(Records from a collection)
>>>

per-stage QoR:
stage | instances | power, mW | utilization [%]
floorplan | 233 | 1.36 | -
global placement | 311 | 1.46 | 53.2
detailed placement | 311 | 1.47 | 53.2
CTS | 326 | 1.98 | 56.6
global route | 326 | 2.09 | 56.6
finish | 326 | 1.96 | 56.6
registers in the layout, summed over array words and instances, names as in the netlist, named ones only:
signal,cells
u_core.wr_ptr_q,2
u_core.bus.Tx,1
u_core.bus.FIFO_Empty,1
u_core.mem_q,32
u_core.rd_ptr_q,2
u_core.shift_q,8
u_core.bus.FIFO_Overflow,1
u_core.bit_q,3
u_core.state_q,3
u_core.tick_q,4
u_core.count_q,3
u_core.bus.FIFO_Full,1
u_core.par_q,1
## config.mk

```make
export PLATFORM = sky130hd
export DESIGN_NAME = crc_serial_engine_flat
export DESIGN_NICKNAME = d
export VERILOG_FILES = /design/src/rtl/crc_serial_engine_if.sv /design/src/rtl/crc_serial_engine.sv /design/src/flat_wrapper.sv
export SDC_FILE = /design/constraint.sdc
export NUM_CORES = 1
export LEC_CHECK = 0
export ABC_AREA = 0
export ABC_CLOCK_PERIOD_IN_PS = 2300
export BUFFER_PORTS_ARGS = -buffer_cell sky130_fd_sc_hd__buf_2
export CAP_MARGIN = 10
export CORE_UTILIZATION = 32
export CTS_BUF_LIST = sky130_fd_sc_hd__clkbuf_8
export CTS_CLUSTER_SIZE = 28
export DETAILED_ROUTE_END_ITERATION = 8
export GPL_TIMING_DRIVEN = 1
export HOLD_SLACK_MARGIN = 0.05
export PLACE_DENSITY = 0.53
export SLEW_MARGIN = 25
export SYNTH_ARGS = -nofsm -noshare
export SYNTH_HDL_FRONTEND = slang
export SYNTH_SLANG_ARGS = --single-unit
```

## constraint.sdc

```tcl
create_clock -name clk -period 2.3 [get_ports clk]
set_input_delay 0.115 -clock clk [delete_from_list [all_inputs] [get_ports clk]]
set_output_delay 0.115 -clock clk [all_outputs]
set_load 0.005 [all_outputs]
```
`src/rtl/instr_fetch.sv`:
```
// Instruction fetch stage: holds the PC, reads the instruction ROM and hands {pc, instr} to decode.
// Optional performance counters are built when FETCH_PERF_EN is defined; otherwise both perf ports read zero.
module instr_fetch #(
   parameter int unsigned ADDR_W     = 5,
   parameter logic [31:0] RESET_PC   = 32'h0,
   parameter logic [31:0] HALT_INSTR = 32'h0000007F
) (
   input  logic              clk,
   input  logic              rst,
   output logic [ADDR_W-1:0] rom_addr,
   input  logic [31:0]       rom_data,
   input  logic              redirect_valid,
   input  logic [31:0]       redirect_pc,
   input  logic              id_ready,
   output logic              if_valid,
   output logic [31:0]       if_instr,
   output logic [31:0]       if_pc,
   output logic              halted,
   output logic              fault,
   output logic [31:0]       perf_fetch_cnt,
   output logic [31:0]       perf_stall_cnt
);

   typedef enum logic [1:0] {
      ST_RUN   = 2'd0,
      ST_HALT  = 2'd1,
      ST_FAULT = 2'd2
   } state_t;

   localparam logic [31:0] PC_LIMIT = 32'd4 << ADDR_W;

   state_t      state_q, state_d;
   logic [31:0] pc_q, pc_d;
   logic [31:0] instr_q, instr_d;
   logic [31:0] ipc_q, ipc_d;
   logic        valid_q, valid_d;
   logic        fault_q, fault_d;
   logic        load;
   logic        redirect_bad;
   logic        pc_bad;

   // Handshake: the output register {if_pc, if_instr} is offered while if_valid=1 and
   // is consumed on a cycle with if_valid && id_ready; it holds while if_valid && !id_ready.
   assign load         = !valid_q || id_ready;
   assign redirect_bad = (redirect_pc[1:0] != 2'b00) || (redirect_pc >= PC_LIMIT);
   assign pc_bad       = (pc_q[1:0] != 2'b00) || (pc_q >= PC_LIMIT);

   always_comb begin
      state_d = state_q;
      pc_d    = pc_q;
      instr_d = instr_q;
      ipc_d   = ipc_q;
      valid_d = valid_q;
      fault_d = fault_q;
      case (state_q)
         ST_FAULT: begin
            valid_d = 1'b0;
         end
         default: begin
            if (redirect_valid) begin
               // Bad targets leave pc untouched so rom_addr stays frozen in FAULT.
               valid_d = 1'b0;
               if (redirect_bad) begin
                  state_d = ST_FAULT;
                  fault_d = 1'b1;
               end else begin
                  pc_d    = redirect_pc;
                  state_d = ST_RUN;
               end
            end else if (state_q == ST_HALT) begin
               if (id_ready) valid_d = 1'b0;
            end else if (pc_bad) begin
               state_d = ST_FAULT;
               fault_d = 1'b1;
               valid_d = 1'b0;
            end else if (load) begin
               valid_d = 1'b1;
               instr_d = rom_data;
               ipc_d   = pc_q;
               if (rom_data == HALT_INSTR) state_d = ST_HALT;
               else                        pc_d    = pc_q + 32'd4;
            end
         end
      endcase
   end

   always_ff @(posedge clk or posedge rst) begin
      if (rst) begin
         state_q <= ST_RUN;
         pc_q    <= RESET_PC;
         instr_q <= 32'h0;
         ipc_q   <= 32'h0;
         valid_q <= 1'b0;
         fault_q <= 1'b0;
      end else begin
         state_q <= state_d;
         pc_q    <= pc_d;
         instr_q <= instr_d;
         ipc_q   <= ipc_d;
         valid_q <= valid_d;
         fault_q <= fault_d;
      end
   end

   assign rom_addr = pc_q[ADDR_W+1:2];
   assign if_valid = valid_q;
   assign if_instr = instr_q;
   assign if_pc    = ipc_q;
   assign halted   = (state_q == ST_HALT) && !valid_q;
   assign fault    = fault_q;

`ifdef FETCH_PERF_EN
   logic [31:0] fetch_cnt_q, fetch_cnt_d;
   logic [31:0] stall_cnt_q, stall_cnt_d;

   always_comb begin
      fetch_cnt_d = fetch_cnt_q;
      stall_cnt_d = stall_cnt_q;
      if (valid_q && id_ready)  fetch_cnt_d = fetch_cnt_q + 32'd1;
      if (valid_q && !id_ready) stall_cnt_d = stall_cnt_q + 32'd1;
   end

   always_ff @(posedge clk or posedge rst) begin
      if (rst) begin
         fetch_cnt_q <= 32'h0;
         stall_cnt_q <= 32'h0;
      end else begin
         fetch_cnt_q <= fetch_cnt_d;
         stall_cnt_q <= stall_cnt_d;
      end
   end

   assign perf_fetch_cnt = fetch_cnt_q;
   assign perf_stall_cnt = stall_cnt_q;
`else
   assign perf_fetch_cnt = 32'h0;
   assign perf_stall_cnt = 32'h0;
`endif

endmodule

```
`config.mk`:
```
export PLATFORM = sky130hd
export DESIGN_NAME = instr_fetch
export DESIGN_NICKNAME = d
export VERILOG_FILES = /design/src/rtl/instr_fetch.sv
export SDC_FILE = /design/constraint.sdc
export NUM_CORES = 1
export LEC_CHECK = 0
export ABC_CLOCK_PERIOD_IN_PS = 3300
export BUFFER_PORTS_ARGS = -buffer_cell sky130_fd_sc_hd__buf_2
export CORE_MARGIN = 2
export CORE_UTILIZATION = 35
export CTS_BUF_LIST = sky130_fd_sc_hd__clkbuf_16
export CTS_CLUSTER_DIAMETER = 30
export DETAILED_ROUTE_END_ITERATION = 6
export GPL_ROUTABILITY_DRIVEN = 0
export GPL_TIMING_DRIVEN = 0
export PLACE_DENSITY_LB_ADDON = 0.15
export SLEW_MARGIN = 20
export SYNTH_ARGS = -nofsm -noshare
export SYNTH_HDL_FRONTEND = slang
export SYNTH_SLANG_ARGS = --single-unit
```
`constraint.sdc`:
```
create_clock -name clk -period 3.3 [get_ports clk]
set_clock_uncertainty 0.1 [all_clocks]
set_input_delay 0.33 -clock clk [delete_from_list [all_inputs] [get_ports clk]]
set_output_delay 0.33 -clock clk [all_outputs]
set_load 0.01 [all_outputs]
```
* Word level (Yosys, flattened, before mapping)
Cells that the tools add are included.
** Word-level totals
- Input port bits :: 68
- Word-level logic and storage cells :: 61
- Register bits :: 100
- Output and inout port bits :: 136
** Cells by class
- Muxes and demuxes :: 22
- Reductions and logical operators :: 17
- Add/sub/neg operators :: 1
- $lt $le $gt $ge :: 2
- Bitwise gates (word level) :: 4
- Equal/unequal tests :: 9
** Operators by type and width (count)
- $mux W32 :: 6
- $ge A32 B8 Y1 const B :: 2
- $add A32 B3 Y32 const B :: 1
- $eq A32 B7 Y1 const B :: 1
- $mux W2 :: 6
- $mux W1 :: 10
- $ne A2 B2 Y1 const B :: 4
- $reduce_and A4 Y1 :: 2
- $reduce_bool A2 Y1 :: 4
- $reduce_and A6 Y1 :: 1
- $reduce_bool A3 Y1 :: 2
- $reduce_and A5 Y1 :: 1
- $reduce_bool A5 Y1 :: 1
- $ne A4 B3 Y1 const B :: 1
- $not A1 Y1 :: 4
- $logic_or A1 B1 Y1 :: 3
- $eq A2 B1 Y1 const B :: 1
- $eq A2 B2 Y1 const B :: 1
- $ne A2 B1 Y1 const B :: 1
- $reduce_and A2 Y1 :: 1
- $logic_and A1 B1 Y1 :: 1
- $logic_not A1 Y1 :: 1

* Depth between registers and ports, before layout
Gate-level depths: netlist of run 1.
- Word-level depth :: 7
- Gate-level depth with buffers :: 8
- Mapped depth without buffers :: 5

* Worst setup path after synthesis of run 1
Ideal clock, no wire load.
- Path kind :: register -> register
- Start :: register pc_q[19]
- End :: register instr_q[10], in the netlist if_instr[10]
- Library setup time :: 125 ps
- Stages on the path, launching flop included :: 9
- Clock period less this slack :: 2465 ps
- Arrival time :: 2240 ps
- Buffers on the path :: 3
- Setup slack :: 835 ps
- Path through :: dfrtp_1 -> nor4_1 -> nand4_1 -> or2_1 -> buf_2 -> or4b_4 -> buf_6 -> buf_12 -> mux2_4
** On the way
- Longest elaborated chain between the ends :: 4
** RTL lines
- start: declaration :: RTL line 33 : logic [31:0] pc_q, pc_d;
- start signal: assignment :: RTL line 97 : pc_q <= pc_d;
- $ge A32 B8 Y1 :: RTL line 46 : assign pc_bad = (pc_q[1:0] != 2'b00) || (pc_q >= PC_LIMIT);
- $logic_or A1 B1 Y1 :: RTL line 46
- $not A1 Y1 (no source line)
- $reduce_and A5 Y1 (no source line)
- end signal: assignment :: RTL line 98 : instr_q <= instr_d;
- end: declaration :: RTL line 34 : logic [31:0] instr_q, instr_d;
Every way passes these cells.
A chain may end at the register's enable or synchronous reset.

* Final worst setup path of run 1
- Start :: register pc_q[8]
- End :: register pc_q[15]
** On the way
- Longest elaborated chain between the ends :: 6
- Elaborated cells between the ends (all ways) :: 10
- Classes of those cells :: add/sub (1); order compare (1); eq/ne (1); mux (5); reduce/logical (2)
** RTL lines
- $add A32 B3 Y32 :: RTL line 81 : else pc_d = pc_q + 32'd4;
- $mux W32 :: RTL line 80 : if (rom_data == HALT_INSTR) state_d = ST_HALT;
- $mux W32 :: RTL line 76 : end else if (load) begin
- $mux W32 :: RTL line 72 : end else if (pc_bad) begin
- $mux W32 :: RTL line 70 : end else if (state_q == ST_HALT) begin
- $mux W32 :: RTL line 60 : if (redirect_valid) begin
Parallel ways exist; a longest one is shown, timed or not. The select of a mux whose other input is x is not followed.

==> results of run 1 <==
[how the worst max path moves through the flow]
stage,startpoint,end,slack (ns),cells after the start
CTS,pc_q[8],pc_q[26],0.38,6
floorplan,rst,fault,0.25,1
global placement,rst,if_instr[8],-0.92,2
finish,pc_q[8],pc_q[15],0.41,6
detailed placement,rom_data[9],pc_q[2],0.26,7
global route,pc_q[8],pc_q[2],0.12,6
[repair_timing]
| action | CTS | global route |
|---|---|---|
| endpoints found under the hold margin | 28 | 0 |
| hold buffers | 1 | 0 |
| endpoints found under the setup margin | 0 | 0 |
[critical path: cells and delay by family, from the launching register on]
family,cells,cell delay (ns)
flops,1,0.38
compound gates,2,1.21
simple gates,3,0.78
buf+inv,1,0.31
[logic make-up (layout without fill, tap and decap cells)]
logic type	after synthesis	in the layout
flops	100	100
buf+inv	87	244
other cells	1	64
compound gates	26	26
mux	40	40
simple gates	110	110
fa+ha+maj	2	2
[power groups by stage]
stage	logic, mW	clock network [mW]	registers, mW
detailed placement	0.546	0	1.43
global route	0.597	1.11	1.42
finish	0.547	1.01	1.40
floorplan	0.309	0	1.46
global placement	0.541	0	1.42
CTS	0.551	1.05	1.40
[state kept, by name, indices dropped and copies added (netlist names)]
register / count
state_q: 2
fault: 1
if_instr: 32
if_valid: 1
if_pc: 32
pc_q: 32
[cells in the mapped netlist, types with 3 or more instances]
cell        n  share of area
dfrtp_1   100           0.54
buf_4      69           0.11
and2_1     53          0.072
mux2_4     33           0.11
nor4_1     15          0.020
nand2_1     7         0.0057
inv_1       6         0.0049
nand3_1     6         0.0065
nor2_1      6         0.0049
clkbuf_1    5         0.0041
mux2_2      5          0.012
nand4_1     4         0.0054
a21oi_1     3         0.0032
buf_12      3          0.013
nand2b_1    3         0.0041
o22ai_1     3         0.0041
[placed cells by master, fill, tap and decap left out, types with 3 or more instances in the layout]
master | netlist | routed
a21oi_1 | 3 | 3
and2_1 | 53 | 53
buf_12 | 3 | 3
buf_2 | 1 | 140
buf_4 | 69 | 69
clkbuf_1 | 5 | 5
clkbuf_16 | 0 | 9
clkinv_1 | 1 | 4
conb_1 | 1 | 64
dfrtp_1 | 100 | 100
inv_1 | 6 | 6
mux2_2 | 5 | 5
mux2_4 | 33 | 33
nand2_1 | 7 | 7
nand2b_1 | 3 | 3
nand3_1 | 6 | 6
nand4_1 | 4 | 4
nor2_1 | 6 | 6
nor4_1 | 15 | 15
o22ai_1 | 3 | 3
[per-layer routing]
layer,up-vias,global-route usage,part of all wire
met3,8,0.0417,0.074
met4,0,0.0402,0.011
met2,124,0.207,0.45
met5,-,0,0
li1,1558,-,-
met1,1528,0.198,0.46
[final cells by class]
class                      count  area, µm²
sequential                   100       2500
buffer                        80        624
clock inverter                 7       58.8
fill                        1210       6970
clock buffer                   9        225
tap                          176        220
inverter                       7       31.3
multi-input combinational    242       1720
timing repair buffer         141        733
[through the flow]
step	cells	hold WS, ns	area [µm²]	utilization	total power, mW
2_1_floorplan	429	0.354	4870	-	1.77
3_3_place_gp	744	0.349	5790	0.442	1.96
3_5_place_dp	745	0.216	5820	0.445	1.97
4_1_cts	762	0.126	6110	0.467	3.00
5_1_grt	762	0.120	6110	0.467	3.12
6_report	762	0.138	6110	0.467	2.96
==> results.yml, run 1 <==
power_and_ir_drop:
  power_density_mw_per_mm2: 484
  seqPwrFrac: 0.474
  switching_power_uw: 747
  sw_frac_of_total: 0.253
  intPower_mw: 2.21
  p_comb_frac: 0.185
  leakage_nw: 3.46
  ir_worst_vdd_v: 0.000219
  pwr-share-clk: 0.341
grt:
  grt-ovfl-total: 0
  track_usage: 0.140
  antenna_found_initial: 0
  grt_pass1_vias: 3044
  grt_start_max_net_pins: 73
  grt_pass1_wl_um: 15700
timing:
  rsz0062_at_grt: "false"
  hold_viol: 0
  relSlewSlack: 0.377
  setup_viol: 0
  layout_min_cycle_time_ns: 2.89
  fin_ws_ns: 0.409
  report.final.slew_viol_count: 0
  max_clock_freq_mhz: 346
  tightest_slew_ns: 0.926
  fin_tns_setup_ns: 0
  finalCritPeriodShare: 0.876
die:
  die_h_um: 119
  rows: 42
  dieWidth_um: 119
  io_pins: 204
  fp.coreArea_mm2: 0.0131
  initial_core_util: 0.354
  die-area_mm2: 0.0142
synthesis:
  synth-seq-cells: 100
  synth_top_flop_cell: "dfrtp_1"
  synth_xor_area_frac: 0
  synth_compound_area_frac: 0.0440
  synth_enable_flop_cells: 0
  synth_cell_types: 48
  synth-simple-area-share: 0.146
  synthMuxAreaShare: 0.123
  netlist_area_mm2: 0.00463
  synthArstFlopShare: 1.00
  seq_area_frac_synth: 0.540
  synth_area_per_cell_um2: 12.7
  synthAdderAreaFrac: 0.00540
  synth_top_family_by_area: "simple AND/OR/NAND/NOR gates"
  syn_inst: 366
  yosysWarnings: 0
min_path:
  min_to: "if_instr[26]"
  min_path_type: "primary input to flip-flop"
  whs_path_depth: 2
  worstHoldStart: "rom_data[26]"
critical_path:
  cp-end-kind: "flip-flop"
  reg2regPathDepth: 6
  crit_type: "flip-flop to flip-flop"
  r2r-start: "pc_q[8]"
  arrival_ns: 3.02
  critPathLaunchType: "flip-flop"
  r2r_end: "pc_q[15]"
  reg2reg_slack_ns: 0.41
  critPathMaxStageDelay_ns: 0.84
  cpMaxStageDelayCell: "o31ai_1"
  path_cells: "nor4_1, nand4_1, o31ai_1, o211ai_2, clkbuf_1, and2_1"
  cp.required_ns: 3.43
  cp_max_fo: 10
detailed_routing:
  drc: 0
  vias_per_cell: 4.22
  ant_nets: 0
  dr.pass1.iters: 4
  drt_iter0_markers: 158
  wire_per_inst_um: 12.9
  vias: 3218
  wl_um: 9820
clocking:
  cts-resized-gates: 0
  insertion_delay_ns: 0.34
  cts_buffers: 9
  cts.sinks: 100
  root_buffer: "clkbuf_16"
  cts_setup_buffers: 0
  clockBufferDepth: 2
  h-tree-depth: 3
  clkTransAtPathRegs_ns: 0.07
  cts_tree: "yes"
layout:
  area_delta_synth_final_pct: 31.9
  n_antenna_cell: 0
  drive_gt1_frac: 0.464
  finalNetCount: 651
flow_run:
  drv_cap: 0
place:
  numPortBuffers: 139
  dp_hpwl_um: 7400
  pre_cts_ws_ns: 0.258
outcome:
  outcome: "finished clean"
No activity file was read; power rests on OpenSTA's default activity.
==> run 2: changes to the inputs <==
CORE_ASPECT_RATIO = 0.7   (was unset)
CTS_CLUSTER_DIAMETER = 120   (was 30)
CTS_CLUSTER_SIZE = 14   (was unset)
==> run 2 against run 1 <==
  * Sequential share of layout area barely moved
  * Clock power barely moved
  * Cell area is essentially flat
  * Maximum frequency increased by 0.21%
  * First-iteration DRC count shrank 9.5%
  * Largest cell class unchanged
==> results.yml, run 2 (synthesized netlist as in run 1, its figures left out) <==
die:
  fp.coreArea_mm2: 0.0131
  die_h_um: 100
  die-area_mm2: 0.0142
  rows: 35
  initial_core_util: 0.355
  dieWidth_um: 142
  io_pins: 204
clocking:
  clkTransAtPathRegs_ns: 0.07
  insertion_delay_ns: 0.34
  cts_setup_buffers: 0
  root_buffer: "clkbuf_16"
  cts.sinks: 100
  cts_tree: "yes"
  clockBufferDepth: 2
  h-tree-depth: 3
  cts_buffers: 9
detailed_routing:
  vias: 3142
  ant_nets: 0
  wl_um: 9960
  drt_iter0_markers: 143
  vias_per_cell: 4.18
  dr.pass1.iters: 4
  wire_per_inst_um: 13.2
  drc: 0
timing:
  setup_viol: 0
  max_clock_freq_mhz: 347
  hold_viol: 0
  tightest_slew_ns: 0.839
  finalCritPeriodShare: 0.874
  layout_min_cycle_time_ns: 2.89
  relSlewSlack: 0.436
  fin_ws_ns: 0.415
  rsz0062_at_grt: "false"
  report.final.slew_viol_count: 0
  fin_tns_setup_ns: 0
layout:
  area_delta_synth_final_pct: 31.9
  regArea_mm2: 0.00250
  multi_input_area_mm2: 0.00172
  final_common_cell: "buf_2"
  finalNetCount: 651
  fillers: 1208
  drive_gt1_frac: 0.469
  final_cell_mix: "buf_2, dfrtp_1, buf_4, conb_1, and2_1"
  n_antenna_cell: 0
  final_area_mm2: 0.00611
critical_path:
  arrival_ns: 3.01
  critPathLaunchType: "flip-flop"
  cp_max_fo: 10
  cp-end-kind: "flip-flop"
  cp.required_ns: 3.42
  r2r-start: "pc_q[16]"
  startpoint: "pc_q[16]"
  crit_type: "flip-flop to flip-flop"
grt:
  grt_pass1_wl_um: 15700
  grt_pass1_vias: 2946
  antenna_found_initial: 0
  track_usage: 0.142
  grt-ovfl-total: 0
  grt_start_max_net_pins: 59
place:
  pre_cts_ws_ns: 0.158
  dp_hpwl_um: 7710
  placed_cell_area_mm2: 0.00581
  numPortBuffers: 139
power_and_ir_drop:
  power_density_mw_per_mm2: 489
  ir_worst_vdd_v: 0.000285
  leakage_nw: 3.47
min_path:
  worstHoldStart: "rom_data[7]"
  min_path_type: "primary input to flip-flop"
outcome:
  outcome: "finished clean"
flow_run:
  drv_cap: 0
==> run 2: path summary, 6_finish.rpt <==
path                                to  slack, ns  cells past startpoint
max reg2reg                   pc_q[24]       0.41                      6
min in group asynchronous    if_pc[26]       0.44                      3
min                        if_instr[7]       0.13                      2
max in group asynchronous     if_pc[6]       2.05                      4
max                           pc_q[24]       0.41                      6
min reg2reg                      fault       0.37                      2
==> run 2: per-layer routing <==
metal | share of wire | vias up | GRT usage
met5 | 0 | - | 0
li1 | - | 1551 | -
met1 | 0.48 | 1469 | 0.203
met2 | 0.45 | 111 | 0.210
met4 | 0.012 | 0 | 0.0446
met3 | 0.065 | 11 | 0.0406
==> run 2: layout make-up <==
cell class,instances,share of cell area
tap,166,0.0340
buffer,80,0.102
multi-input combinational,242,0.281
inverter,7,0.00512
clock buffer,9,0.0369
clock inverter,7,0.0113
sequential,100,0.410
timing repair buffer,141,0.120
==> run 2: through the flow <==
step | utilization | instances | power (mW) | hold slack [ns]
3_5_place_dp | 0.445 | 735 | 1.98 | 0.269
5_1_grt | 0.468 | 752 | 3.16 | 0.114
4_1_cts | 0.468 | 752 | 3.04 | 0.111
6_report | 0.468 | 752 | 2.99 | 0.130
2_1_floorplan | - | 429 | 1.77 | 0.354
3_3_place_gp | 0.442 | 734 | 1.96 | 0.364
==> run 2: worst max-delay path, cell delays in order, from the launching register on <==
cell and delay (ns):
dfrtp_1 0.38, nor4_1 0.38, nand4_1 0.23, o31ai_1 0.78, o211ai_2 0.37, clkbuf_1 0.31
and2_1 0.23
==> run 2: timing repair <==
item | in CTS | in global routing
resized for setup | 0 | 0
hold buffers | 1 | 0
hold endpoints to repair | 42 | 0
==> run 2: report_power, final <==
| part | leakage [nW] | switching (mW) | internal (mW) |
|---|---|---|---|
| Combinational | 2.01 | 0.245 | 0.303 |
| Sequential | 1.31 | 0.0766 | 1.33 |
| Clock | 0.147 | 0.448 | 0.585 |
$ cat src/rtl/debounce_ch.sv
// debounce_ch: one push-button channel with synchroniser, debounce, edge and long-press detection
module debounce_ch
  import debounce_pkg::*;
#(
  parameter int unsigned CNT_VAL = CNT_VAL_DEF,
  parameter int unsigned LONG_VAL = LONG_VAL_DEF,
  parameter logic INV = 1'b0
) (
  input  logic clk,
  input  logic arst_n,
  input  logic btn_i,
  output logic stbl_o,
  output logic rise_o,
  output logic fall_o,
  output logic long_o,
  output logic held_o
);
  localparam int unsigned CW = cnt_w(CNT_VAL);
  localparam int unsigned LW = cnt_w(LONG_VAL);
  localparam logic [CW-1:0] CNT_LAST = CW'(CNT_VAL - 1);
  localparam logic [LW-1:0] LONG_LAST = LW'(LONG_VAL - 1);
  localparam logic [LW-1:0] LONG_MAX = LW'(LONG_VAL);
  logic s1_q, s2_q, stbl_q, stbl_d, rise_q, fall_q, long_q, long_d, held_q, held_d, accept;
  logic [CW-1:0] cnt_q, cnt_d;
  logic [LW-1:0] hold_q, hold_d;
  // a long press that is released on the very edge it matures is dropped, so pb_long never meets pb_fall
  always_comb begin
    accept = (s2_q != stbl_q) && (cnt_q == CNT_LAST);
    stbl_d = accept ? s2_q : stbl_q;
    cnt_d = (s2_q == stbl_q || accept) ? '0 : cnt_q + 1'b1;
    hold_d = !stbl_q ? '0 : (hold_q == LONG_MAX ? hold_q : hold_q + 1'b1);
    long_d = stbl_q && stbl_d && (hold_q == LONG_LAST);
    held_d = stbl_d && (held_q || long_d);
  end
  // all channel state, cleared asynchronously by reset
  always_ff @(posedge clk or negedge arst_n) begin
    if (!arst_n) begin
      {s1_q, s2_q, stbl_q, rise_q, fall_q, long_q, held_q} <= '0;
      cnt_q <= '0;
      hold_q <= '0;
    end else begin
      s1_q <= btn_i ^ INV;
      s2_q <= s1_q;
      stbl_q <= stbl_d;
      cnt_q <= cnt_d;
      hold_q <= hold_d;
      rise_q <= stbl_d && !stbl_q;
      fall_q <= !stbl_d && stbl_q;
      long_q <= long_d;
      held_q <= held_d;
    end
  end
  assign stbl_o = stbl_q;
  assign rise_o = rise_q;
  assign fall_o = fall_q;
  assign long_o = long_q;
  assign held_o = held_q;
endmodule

<<<

_Exercise aim_
If a line in the data holds the string "level", copy that line.

_Output below_
* Word level (Yosys, flattened, before mapping)
** Word-level totals
- Word-level logic and storage cells :: 61
- Bitwise gates (word level) :: 4
Gate-level depths: netlist of run 1.
- Word-level depth :: 7
- Gate-level depth with buffers :: 8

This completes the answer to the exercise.